Pengamat kelistrikan dari Institute for Essential Service
Reform, Fabby Tumiwa kepada VOA mengatakan untuk memenuhi kebutuhan geothermal
di tanah air butuh waktu dan investasi besar.
“Untuk listrik, itu 'kan proyeksi kebutuhan kita sampai
dengan 2020 dibutuhkan 4.000 sampai 5.000 megawatt new install capacity setiap
tahun untuk memenuhi tingkat pertumbuhan listrik saat ini. Jadi memang
dibutuhkan pembangkit baru," kata Fabby Tumiwa.
"Rencana sampai tahun 2020 itu panas buminya itu
diharapkan bisa terbangun tambahan 4.000 megawatt, 10 tahun kita 400 megawatt
per tahun, tapi kalau kita liat track dari 2010 sampai dengan saat ini kayaknya
realisasi untuk bisa 4.000 megawatt tambahan sampai dengan 2020 itu susah
terpenuhi, kurang realistis target itu mungkin, pembangunan panas bumi lambat
sekali,” lanjutnya.
Fabby Tumiwa menambahkan pemerintah harus mempermudah
aturan agar para calon investor berminat berinvestasi sektor geothermal,
terutama masalah perizinan.

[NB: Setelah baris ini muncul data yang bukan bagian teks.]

$ cat src/rtl/vga_mode_sequencer_if.sv
// Signal bundle between the TT pins / VGA timing generator and the mode sequencer.
// The bench or top level uses the master side; the sequencer uses the slave side.
interface vga_mode_sequencer_if #(
  parameter int unsigned MODE_W = 2
) ();
  logic              btn_next;
  logic              auto_en;
  logic              frame_start;
  logic [MODE_W-1:0] mode_sel;
  logic              mode_update;
  logic              pending;

  modport master (
    output btn_next,
    output auto_en,
    output frame_start,
    input  mode_sel,
    input  mode_update,
    input  pending
  );

  modport slave (
    input  btn_next,
    input  auto_en,
    input  frame_start,
    output mode_sel,
    output mode_update,
    output pending
  );
endinterface

$ cat src/rtl/vga_mode_sequencer.sv
// Pattern-mode controller: debounced push-button and auto-cycle timer produce
// advance requests that are applied to mode_sel only at frame boundaries.
module vga_mode_sequencer #(
  parameter int unsigned NUM_MODES       = 4,
  parameter int unsigned MODE_W          = 2,
  parameter int unsigned DEBOUNCE_CYCLES = 50000,
  parameter int unsigned DB_W            = 16,
  parameter int unsigned AUTO_FRAMES     = 120
) (
  input  logic                    clk,
  input  logic                    rst_n,
  vga_mode_sequencer_if.slave     bus
);

  localparam logic [MODE_W-1:0] MODE_LAST = MODE_W'(NUM_MODES - 1);
  localparam logic [DB_W-1:0]   DB_LAST   = DB_W'(DEBOUNCE_CYCLES - 1);
  localparam logic [7:0]        FR_LAST   = 8'(AUTO_FRAMES - 1);

  typedef enum logic {
    IDLE  = 1'b0,
    ARMED = 1'b1
  } state_t;

  state_t            state_q, state_d;
  logic              sync1_q, sync1_d;
  logic              sync2_q, sync2_d;
  logic              db_level_q, db_level_d;
  logic              db_prev_q, db_prev_d;
  logic [DB_W-1:0]   db_cnt_q, db_cnt_d;
  logic [7:0]        frame_cnt_q, frame_cnt_d;
  logic [MODE_W-1:0] mode_sel_q, mode_sel_d;
  logic              mode_update_q, mode_update_d;

  logic btn_s;
  logic man_req;
  logic auto_req;
  logic req;
  logic advance;

  always_comb begin
    sync1_d       = bus.btn_next;
    sync2_d       = sync1_q;
    btn_s         = sync2_q;
    db_level_d    = db_level_q;
    db_cnt_d      = '0;
    db_prev_d     = db_level_q;
    state_d       = state_q;
    advance       = 1'b0;
    frame_cnt_d   = frame_cnt_q;
    mode_sel_d    = mode_sel_q;

    // Level flips only after DEBOUNCE_CYCLES consecutive disagreeing samples.
    if (btn_s != db_level_q) begin
      if (db_cnt_q == DB_LAST) begin
        db_level_d = btn_s;
      end else begin
        db_cnt_d = db_cnt_q + DB_W'(1);
      end
    end

    man_req  = db_level_q & ~db_prev_q;
    auto_req = bus.frame_start & bus.auto_en & (frame_cnt_q == FR_LAST);
    req      = man_req | auto_req;

    case (state_q)
      IDLE: begin
        if (req) begin
          if (bus.frame_start) advance = 1'b1;
          else                 state_d = ARMED;
        end
      end
      ARMED: begin
        if (bus.frame_start) begin
          advance = 1'b1;
          state_d = IDLE;
        end
      end
    endcase

    if (!bus.auto_en || advance) begin
      frame_cnt_d = '0;
    end else if (bus.frame_start) begin
      frame_cnt_d = frame_cnt_q + 8'd1;
    end

    if (advance) begin
      mode_sel_d = (mode_sel_q == MODE_LAST) ? '0 : mode_sel_q + MODE_W'(1);
    end
    mode_update_d = advance;
  end

  always_ff @(posedge clk or negedge rst_n) begin
    if (!rst_n) begin
      state_q       <= IDLE;
      sync1_q       <= 1'b0;
      sync2_q       <= 1'b0;
      db_level_q    <= 1'b0;
      db_prev_q     <= 1'b0;
      db_cnt_q      <= '0;
      frame_cnt_q   <= '0;
      mode_sel_q    <= '0;
      mode_update_q <= 1'b0;
    end else begin
      state_q       <= state_d;
      sync1_q       <= sync1_d;
      sync2_q       <= sync2_d;
      db_level_q    <= db_level_d;
      db_prev_q     <= db_prev_d;
      db_cnt_q      <= db_cnt_d;
      frame_cnt_q   <= frame_cnt_d;
      mode_sel_q    <= mode_sel_d;
      mode_update_q <= mode_update_d;
    end
  end

  assign bus.mode_sel    = mode_sel_q;
  assign bus.mode_update = mode_update_q;
  assign bus.pending     = (state_q == ARMED);

endmodule

$ cat src/flat_wrapper.sv
// flat-port wrapper written by rule: the top's interface ports become plain ports
module vga_mode_sequencer_flat 
#(
  parameter int unsigned NUM_MODES       = 4,
  parameter int unsigned MODE_W          = 2,
  parameter int unsigned DEBOUNCE_CYCLES = 50000,
  parameter int unsigned DB_W            = 16,
  parameter int unsigned AUTO_FRAMES     = 120
)
  (clk, rst_n, bus_btn_next, bus_auto_en, bus_frame_start, bus_mode_sel, bus_mode_update, bus_pending);
  vga_mode_sequencer_if #(.MODE_W(MODE_W)) bus_i ();
  input  logic clk;
  input  logic rst_n;
  input wire logic [$bits(bus_i.btn_next)-1:0] bus_btn_next;
  input wire logic [$bits(bus_i.auto_en)-1:0] bus_auto_en;
  input wire logic [$bits(bus_i.frame_start)-1:0] bus_frame_start;
  output wire logic [$bits(bus_i.mode_sel)-1:0] bus_mode_sel;
  output wire logic [$bits(bus_i.mode_update)-1:0] bus_mode_update;
  output wire logic [$bits(bus_i.pending)-1:0] bus_pending;
  assign bus_i.btn_next = bus_btn_next;
  assign bus_i.auto_en = bus_auto_en;
  assign bus_i.frame_start = bus_frame_start;
  assign bus_mode_sel = bus_i.mode_sel;
  assign bus_mode_update = bus_i.mode_update;
  assign bus_pending = bus_i.pending;
  vga_mode_sequencer #(.NUM_MODES(NUM_MODES), .MODE_W(MODE_W), .DEBOUNCE_CYCLES(DEBOUNCE_CYCLES), .DB_W(DB_W), .AUTO_FRAMES(AUTO_FRAMES)) u_core (.clk(clk), .rst_n(rst_n), .bus(bus_i));
endmodule
$ cat config.mk
export PLATFORM = sky130hd
export DESIGN_NAME = vga_mode_sequencer_flat
export DESIGN_NICKNAME = d
export VERILOG_FILES = /design/src/rtl/vga_mode_sequencer_if.sv /design/src/rtl/vga_mode_sequencer.sv /design/src/flat_wrapper.sv
export SDC_FILE = /design/constraint.sdc
export NUM_CORES = 1
export LEC_CHECK = 0
export CAP_MARGIN = 5
export CELL_PAD_IN_SITES_DETAIL_PLACEMENT = 1
export CELL_PAD_IN_SITES_GLOBAL_PLACEMENT = 2
export CORE_MARGIN = 3
export CORE_UTILIZATION = 35
export CTS_CLUSTER_SIZE = 28
export DETAILED_ROUTE_END_ITERATION = 7
export GPL_ROUTABILITY_DRIVEN = 0
export PLACE_DENSITY_LB_ADDON = 0.2
export SYNTH_ARGS = -nofsm -noshare
export SYNTH_HDL_FRONTEND = slang
export SYNTH_SLANG_ARGS = --single-unit
export TNS_END_PERCENT = 5
$ cat constraint.sdc
create_clock -name clk -period 1.6 [get_ports clk]
set_input_delay 0.32 -clock clk [delete_from_list [all_inputs] [get_ports clk]]
set_output_delay 0.32 -clock clk [all_outputs]
set_load 0.01 [all_outputs]
Word level (Yosys, flattened, before mapping)
Index checks and enable logic that the tools add are counted.
- $add $sub $neg: 3
- multipliers: 0
- divide/modulo/power cells: 0
- order comparisons: 0
- equality and inequality tests: 4
- shift-type cells: 0
- mux-type cells: 11
- bitwise logic cells: 6
- reductions and logical operators: 4
- operator list (kind ; number):
    two-way mux 16 bit ; 2
    adder 16 x 1 -> 16 bit (second input constant) ; 1
    == test 16 bit (second input constant) ; 1
    two-way mux 8 bit ; 2
    adder 8 x 1 -> 8 bit (second input constant) ; 1
    == test 8 x 7 -> 1 bit (second input constant) ; 1
    two-way mux 1 bit ; 4
    one-hot mux 1 bit (2 select lines) ; 2
    AND 1 bit ; 3
    adder 2 x 1 -> 2 bit (second input constant) ; 1
    == test 2 bit (second input constant) ; 1
    two-way mux 2 bit ; 1
    NOT 1 bit ; 2
    AND reduction 2 bit ; 1
    nonzero test 2 bit ; 1
    logical NOT 1 bit ; 1
    logical OR 1 bit ; 1
    != test 1 bit ; 1
    OR 1 bit ; 1
- register bits: 32
- bits in latches: 0
- memory bits (writable): 0
- ROM bits: 0
- bits of input ports: 5
- output and inout port bits: 4
- word-level logic and storage cells: 37
- memories: 0

Depth between registers and ports, before layout
Gate-level depths: netlist of the first run.
- depth after elaboration: 7
- depth in mapped cells: 6

Worst setup path after synthesis of the first run
Ideal clock, no wire load.
- kind: flip-flop to flip-flop
- start point: reg u_core.frame_cnt_q[0]
- end point: reg u_core.frame_cnt_q[3]
- data arrival time: 1.475 ns
- setup slack: 0.000 ns
- stages on the path, launching flop included: 6
- clock period less this slack: 1.600 ns
- path through: dfrtp_1 ha_1 nand4_1 or4b_4 a21boi_4 nor3b_1
- longest elaborated chain between the ends: 7
- ends and longest elaborated chain (item ; RTL line ; RTL):
    start, declared ; vga_mode_sequencer.sv:30 ; logic [7:0] frame_cnt_q, frame_cnt_d;
    start signal, assigned ; vga_mode_sequencer.sv:110 ; frame_cnt_q <= frame_cnt_d;
    == test 8 x 7 -> 1 bit ; vga_mode_sequencer.sv:62 ; auto_req = bus.frame_start & bus.auto_en & (frame_cnt_q == FR_LAST);
    AND 1 bit ; vga_mode_sequencer.sv:62 ;
    OR 1 bit ; vga_mode_sequencer.sv:63 ; req = man_req | auto_req;
    two-way mux 1 bit ; vga_mode_sequencer.sv:67 ; if (req) begin
    one-hot mux 1 bit (2 select lines) ; vga_mode_sequencer.sv:65 ; case (state_q)
    logical OR 1 bit ; vga_mode_sequencer.sv:80 ; if (!bus.auto_en || advance) begin
    two-way mux 8 bit or nonzero test 2 bit (tied branches) ; -- ;
Parallel ways exist; a longest one is shown, timed or not. The select of a mux whose other input is x is not followed.
A chain may end at the register's enable or synchronous reset.

Worst setup path after layout of the first run
- start point: reg u_core.frame_cnt_q[1]
- end point: reg u_core.frame_cnt_q[4]
The elaborated chain is that of the path after synthesis.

Ia menilai untuk mengembangkan geothermal di
Indonesia membutuhkan pihak asing karena selama ini Indonesia masih harus
banyak belajar pada tiga negara yaitu Selandia Baru, Islandia dan Amerika
Serikat.
“Masalah lelang, perizinan itu selalu jadi isu, lelang
yang dilakukan oleh pemerintah biasanya tidak menghasilkan kandidat investor
yang baik, yang mendapatkan WKP, wilayah kerja panas bumi itu tidak mampu untuk
merealisasikan investasi karena masalah perizinan, sudah dapat izin tapi begitu
mau eksekusi masih ada kendala masalah izin penggunaan kawasan hutan, jadi
bukan regulasi, perizinan pinjam pakai kawasan hutan," jelas Fabby.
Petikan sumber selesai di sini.